[Dataset entries]
╔══
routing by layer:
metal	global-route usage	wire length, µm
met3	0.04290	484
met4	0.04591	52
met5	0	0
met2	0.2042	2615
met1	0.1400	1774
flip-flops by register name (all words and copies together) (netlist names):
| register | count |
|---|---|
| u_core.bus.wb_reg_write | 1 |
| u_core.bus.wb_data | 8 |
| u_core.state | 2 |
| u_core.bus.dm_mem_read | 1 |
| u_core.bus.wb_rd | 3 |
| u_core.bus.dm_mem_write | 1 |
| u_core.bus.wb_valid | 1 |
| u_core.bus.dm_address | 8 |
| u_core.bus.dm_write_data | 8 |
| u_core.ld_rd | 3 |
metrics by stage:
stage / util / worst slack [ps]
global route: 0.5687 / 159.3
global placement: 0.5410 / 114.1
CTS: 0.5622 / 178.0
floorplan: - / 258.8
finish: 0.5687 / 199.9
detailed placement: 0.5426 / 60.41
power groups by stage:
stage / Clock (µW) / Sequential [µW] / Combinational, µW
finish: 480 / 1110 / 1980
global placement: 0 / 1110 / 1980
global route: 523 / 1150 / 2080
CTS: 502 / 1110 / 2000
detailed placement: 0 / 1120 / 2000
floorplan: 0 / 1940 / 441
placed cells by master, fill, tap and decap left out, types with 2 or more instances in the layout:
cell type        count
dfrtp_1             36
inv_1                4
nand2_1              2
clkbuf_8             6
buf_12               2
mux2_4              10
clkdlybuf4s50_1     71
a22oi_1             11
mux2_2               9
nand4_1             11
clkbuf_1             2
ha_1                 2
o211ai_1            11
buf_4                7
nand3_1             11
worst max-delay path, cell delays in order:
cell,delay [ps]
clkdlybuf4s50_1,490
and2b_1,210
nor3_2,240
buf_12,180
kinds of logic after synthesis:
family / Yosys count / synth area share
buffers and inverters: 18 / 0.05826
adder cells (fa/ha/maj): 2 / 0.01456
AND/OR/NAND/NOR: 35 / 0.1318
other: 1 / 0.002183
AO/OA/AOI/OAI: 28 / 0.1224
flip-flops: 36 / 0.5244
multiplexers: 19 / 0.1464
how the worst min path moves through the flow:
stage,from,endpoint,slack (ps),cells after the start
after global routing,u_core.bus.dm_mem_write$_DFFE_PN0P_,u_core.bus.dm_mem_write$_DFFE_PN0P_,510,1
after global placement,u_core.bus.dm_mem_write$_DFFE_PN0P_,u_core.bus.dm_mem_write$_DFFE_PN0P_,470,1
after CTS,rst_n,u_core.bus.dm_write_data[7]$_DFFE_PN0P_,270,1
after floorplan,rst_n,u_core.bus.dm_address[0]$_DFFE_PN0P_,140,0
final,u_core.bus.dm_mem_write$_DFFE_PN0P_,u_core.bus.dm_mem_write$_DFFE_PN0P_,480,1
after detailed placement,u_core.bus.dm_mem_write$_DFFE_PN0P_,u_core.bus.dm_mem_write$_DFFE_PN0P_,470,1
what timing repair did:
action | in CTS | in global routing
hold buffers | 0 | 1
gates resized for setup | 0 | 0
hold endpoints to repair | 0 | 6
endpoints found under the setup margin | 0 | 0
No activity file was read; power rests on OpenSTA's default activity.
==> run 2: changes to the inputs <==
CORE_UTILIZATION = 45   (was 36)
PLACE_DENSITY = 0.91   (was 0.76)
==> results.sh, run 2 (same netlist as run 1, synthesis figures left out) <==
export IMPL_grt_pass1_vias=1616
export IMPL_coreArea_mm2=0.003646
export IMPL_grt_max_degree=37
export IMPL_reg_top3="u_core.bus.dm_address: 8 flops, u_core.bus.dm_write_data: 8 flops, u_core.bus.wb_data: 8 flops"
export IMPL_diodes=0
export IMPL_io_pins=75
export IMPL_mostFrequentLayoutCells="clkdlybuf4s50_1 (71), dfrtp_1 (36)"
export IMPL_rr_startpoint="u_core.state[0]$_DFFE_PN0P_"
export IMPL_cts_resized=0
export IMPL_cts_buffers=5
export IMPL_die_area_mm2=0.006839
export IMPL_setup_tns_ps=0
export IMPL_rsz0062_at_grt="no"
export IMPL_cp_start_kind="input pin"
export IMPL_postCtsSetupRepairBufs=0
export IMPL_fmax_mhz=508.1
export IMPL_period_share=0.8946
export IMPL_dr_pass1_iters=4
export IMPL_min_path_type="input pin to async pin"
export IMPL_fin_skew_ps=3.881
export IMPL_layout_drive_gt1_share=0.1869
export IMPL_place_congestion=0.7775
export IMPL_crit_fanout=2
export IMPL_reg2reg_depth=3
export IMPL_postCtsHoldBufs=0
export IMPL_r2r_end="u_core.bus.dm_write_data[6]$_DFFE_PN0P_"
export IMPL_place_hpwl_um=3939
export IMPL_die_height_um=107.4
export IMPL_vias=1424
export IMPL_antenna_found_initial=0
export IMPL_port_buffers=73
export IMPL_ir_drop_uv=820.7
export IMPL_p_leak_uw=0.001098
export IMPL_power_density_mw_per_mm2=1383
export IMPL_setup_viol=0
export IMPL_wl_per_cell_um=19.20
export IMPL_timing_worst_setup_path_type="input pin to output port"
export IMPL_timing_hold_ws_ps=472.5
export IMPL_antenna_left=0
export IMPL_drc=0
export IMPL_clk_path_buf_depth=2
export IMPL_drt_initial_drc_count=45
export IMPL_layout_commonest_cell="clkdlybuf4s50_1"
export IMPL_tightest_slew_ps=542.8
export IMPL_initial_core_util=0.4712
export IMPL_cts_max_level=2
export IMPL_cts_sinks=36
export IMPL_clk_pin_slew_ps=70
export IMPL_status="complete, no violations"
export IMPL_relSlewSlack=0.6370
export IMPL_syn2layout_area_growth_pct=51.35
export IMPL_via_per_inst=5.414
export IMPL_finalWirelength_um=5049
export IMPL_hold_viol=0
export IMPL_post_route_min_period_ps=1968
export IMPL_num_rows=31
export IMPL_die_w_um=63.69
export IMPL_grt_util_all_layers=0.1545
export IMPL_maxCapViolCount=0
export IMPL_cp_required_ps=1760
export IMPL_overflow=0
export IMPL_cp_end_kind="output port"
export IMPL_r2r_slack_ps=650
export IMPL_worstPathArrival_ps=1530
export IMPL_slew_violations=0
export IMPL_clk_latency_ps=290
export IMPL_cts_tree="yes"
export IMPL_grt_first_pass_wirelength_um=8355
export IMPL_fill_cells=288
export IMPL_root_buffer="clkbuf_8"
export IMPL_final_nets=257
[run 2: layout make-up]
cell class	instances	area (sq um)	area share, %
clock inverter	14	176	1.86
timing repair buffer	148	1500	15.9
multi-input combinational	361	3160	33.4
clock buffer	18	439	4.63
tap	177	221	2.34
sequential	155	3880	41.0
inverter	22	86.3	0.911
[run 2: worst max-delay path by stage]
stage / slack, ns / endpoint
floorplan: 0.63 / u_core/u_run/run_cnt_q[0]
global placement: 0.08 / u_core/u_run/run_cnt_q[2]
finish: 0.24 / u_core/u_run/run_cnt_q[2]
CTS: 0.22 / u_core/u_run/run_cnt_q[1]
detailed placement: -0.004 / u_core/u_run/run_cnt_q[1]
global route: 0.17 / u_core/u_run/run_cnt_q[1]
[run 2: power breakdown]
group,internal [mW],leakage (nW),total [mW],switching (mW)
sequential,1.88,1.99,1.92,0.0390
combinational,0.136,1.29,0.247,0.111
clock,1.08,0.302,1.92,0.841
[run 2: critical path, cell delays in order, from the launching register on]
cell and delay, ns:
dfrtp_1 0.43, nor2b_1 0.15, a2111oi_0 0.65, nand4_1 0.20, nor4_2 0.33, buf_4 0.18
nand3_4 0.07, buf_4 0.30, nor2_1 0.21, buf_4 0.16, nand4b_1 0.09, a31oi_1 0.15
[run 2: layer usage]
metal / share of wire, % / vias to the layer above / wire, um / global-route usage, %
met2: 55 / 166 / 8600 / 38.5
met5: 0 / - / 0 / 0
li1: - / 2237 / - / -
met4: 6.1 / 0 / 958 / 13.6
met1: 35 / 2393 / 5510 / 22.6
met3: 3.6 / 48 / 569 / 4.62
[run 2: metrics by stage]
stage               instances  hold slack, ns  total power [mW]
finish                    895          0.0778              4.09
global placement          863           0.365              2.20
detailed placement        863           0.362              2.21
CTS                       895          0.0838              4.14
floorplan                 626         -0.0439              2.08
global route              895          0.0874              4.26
╚══
• Exercise aim: Beginning at the first line above, repeat exactly until the line containing "global placement: 0 / 1110 / 1980", which is included.

• Expected output:
routing by layer:
metal	global-route usage	wire length, µm
met3	0.04290	484
met4	0.04591	52
met5	0	0
met2	0.2042	2615
met1	0.1400	1774
flip-flops by register name (all words and copies together) (netlist names):
| register | count |
|---|---|
| u_core.bus.wb_reg_write | 1 |
| u_core.bus.wb_data | 8 |
| u_core.state | 2 |
| u_core.bus.dm_mem_read | 1 |
| u_core.bus.wb_rd | 3 |
| u_core.bus.dm_mem_write | 1 |
| u_core.bus.wb_valid | 1 |
| u_core.bus.dm_address | 8 |
| u_core.bus.dm_write_data | 8 |
| u_core.ld_rd | 3 |
metrics by stage:
stage / util / worst slack [ps]
global route: 0.5687 / 159.3
global placement: 0.5410 / 114.1
CTS: 0.5622 / 178.0
floorplan: - / 258.8
finish: 0.5687 / 199.9
detailed placement: 0.5426 / 60.41
power groups by stage:
stage / Clock (µW) / Sequential [µW] / Combinational, µW
finish: 480 / 1110 / 1980
global placement: 0 / 1110 / 1980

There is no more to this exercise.